▶ **Task brief**:
Go through the lines below one by one and count those holding the string "went". Give the count alone.

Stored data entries

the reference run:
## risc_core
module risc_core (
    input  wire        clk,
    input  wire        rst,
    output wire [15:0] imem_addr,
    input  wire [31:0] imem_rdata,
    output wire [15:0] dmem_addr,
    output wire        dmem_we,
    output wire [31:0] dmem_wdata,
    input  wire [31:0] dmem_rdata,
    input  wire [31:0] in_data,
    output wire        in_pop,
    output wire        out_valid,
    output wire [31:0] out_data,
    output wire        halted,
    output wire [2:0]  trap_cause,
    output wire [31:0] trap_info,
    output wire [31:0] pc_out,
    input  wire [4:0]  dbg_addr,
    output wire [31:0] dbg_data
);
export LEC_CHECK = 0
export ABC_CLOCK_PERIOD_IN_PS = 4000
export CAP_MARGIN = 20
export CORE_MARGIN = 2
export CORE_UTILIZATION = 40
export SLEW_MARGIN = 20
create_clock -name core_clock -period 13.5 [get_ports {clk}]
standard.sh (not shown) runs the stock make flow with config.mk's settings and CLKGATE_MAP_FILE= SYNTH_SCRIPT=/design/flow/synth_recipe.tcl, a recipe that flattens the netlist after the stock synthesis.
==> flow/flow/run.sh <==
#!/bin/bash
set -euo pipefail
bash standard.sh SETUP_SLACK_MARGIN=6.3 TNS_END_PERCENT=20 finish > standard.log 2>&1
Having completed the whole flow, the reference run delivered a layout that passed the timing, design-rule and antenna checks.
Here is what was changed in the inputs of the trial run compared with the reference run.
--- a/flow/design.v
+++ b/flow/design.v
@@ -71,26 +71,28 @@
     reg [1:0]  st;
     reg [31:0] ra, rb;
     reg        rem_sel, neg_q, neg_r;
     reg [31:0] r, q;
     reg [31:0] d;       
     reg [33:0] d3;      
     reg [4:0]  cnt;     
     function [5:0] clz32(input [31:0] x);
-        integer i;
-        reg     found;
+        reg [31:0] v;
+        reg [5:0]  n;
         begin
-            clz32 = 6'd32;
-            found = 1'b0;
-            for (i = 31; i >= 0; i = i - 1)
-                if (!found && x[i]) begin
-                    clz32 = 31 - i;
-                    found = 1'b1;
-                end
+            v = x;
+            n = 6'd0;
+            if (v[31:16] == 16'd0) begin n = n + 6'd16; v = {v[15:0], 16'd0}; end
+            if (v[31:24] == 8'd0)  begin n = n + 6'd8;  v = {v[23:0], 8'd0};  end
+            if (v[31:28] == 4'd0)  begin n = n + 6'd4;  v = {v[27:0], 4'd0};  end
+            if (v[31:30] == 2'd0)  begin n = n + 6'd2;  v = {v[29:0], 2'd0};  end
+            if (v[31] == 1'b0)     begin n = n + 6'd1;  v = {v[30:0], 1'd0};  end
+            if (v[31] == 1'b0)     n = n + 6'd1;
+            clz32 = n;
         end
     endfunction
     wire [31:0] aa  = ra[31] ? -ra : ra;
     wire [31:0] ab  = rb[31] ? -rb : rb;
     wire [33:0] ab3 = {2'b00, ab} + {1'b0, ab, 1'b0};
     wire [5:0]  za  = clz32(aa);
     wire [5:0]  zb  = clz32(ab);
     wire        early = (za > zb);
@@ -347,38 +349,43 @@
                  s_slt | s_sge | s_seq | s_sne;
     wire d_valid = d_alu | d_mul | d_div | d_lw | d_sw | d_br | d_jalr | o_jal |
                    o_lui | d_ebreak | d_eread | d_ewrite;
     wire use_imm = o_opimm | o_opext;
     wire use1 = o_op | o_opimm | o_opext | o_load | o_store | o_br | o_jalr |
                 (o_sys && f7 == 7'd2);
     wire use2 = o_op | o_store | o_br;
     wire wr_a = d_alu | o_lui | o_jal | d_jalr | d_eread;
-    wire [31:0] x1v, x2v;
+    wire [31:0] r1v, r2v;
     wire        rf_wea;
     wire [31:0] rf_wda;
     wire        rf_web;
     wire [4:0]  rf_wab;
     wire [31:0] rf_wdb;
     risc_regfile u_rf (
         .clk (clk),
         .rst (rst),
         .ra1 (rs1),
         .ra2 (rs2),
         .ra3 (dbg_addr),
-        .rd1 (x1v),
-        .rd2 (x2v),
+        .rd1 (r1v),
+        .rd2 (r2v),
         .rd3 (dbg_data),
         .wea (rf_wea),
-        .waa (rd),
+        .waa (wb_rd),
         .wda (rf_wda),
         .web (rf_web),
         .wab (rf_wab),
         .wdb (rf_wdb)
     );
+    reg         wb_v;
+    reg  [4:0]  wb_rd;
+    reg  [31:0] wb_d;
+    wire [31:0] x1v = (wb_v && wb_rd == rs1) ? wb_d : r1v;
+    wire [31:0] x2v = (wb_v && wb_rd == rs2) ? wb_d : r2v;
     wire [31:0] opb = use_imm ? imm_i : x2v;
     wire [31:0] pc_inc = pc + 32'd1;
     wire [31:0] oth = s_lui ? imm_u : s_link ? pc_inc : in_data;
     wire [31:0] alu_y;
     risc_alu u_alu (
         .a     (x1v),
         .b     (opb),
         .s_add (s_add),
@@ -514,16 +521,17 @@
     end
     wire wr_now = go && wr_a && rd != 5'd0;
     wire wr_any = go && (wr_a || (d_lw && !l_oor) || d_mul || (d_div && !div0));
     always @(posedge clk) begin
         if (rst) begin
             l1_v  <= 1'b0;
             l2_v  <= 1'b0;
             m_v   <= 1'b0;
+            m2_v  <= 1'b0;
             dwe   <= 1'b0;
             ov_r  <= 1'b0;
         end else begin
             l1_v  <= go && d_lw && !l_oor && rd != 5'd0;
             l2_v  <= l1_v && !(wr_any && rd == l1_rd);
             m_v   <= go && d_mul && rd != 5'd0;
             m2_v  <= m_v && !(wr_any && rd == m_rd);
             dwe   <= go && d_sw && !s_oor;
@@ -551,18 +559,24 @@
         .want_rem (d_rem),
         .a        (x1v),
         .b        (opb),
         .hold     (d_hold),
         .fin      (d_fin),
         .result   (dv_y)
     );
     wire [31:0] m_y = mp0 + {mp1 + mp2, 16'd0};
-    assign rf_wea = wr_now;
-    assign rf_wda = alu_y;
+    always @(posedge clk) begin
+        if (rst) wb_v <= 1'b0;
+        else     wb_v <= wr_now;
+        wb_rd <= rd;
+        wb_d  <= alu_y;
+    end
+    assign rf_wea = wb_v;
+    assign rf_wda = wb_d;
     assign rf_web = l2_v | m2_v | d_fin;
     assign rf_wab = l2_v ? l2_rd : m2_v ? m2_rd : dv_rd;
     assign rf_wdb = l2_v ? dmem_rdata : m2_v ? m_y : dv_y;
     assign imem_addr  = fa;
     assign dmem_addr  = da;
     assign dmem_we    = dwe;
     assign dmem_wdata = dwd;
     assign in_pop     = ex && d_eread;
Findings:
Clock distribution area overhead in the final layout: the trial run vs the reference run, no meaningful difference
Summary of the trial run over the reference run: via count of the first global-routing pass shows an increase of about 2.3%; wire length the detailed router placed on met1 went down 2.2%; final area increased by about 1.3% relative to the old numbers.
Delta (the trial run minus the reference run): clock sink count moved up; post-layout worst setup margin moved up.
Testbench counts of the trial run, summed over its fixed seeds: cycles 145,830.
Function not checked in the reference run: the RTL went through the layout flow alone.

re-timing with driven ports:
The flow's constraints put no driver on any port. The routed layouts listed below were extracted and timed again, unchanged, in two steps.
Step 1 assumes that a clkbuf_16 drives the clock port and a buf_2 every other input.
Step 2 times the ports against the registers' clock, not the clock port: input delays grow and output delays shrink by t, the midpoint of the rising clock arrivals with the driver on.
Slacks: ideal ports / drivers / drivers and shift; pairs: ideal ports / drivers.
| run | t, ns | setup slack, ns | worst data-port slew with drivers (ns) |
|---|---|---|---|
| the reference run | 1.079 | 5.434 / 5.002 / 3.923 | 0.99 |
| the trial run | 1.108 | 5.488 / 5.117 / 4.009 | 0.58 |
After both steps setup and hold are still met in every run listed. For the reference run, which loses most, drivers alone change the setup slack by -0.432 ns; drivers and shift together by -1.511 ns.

==

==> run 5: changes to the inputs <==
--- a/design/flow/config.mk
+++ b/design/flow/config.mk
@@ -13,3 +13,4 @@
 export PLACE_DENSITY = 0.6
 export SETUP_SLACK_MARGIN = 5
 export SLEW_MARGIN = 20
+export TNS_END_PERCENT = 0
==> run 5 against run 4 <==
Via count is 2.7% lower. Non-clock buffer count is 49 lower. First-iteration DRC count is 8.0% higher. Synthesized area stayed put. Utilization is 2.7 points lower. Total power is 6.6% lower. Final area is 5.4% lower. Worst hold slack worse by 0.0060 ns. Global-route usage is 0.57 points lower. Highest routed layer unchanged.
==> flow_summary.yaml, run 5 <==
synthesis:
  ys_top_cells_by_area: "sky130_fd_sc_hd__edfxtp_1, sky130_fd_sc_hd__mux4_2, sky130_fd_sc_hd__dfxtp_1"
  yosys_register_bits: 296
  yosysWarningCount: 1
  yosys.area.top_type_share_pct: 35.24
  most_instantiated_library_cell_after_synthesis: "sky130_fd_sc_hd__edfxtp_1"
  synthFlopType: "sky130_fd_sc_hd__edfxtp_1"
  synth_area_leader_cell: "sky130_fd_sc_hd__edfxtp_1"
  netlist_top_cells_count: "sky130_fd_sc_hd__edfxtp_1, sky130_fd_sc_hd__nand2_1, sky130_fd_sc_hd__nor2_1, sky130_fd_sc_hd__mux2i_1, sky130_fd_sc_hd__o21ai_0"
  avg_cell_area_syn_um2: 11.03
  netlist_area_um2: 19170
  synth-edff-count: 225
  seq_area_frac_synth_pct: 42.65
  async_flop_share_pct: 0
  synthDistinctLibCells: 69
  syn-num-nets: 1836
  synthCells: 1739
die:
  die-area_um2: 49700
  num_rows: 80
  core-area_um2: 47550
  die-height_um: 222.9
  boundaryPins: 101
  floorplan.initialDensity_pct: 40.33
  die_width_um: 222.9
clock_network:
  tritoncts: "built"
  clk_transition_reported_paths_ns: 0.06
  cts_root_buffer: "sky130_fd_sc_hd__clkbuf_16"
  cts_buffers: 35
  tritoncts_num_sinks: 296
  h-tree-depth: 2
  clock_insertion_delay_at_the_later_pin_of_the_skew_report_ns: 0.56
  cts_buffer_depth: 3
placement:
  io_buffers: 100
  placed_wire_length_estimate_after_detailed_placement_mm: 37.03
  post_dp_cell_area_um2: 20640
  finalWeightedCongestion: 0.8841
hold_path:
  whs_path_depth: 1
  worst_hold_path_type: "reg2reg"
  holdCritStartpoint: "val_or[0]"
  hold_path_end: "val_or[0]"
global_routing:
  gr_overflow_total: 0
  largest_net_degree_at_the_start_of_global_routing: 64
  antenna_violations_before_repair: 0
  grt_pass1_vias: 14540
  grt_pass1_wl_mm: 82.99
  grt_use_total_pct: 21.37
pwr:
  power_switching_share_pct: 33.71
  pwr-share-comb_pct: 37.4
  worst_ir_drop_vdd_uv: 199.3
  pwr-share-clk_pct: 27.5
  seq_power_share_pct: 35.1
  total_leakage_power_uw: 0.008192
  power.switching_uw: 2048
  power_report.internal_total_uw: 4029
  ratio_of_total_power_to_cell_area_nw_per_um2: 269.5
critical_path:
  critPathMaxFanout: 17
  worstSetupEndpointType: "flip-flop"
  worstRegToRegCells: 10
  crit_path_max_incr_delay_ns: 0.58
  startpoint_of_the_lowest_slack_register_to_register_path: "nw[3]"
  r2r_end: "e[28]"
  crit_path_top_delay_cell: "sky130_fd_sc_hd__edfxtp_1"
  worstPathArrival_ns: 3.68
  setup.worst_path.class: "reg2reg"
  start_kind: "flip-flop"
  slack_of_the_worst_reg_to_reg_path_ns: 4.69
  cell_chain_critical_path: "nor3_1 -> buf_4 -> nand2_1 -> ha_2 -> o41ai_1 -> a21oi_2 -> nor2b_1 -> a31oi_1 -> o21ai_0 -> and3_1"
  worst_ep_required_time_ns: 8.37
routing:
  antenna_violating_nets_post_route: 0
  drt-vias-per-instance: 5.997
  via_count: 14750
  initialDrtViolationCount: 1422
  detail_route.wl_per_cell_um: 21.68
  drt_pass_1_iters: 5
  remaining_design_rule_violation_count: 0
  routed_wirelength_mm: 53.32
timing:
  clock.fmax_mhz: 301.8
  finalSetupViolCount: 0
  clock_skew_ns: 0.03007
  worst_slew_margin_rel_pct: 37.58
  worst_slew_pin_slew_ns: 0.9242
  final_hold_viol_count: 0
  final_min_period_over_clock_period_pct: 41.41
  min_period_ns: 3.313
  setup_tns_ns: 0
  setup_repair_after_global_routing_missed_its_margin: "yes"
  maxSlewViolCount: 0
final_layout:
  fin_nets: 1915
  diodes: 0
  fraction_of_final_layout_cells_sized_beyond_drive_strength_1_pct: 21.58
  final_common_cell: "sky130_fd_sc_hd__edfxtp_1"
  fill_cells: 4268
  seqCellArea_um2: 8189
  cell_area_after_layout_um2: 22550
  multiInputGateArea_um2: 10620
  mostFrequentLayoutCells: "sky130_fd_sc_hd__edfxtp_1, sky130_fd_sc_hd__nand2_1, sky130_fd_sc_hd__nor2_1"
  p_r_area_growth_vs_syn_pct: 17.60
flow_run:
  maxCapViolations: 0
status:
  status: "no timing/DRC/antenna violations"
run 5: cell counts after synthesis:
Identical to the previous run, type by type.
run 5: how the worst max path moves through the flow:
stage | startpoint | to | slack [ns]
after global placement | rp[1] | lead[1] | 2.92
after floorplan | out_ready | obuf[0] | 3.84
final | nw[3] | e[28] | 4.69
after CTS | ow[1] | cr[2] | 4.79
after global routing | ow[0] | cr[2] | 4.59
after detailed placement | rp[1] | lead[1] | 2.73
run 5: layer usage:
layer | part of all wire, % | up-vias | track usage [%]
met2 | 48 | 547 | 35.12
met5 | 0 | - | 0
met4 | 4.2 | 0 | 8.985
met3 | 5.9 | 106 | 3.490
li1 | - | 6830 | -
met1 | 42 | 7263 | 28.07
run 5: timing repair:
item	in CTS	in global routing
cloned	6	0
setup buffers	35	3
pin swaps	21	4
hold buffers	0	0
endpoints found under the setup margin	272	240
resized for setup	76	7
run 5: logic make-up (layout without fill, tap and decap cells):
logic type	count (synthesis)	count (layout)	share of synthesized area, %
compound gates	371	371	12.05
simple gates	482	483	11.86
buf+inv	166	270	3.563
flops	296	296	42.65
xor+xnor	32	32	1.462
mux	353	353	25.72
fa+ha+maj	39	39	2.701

▶ **Reply**:
2